=== Begin Enclosure ===

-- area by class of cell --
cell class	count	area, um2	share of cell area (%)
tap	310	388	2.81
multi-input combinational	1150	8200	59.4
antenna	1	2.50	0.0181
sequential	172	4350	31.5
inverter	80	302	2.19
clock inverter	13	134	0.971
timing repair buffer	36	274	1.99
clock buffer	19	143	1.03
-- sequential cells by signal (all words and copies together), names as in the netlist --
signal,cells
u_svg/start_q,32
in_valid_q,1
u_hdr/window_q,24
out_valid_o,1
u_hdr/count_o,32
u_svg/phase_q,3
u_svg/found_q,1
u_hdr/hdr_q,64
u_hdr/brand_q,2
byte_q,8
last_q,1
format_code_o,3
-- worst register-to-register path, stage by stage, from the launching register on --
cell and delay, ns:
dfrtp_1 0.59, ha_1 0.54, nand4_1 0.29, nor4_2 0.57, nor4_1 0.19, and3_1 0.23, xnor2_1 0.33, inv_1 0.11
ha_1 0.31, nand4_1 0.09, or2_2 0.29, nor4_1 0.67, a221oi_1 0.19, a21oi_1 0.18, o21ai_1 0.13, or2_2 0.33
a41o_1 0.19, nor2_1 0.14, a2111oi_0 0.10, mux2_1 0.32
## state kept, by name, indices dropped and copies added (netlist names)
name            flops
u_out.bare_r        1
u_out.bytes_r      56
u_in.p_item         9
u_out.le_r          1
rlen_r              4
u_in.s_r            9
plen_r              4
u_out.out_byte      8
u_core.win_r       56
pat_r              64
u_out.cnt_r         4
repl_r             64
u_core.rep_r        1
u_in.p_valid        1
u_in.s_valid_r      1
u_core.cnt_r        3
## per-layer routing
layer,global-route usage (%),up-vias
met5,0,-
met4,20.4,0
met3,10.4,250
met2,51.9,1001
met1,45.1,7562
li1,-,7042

=== End Enclosure ===
=== Begin Enclosure ===

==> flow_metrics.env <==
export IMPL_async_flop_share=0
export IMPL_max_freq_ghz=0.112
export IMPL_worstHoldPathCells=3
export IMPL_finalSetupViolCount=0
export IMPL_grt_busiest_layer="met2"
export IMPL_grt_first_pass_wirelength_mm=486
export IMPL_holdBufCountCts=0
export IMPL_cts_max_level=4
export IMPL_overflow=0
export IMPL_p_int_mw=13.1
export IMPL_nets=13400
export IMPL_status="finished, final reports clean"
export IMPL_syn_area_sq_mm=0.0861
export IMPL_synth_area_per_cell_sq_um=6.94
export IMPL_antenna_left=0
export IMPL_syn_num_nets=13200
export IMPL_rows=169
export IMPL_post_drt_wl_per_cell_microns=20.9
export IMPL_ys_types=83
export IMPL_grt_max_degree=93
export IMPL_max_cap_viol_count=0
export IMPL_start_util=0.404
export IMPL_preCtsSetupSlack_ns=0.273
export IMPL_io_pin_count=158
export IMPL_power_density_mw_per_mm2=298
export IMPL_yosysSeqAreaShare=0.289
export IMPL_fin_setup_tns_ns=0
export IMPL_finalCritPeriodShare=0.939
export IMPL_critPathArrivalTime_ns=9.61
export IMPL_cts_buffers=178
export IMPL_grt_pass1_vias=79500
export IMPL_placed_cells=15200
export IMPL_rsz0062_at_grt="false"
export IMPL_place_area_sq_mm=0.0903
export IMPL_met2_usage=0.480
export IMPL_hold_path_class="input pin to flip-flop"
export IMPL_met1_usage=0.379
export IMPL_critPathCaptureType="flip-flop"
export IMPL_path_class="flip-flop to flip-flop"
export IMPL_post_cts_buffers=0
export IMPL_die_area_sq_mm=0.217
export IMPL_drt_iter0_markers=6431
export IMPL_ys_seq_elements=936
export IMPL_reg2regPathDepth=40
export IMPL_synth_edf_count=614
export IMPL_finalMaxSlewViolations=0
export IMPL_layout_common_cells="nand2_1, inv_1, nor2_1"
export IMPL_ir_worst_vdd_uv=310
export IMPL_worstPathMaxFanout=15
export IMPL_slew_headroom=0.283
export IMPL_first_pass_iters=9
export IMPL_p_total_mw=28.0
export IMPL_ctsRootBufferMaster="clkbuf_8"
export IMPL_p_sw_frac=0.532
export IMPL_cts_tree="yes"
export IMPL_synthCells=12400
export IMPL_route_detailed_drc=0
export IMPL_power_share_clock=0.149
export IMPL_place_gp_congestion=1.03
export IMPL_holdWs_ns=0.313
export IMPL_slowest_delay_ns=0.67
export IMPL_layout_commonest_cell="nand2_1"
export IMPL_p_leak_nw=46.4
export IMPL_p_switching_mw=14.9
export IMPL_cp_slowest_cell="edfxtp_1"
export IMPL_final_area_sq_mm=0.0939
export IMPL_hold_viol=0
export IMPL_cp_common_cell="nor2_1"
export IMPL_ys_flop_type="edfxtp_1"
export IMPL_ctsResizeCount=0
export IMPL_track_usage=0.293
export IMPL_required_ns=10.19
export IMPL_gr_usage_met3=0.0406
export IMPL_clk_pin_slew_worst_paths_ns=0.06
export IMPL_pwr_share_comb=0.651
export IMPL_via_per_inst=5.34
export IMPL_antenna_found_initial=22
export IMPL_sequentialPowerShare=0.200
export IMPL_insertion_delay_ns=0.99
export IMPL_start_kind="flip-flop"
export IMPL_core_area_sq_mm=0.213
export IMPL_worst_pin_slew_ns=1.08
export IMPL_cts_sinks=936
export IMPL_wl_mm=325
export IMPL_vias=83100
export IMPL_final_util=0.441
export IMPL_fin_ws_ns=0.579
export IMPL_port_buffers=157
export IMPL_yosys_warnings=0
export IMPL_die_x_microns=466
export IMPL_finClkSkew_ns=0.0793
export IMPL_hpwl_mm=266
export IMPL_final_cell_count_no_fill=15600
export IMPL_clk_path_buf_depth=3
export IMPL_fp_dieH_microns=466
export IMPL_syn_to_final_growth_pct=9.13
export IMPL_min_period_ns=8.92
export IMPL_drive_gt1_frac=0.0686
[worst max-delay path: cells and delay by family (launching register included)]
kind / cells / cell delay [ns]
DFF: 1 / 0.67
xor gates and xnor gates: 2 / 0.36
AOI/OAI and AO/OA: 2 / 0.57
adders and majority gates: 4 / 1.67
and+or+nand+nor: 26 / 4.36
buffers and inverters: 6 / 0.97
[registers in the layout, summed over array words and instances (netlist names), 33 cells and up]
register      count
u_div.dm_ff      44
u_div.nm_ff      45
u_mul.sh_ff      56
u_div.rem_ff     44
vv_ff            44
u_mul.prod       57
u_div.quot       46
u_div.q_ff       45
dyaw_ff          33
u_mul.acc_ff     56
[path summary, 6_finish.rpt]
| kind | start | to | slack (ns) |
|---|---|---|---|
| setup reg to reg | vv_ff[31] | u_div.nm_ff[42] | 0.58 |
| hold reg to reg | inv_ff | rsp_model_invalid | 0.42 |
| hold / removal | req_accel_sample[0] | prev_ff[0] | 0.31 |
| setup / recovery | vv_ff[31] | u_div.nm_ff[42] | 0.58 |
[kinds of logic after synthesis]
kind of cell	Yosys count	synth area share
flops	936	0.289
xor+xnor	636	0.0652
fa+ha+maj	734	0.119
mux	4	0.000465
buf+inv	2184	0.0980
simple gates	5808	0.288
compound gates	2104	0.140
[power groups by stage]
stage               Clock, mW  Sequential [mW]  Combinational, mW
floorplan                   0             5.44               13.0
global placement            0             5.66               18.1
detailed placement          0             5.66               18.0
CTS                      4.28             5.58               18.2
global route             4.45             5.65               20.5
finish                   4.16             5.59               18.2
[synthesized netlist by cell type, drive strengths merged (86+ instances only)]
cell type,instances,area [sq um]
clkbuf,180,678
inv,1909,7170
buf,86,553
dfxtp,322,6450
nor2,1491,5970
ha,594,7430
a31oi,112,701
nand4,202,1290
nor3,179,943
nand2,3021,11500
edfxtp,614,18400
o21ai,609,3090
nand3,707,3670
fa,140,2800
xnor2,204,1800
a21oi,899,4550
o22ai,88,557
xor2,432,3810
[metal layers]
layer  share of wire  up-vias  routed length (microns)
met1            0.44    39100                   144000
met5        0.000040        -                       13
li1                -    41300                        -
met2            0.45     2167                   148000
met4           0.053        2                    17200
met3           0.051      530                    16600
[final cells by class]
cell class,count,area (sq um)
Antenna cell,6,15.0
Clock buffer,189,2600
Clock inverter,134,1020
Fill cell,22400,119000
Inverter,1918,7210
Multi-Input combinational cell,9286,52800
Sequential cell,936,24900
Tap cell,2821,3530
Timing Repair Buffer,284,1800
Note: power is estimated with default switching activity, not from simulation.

=== End Enclosure ===

> [What is required] Every line of the records above that contains the word "signal" should be counted, and only the total given.

> [Solved problem] 2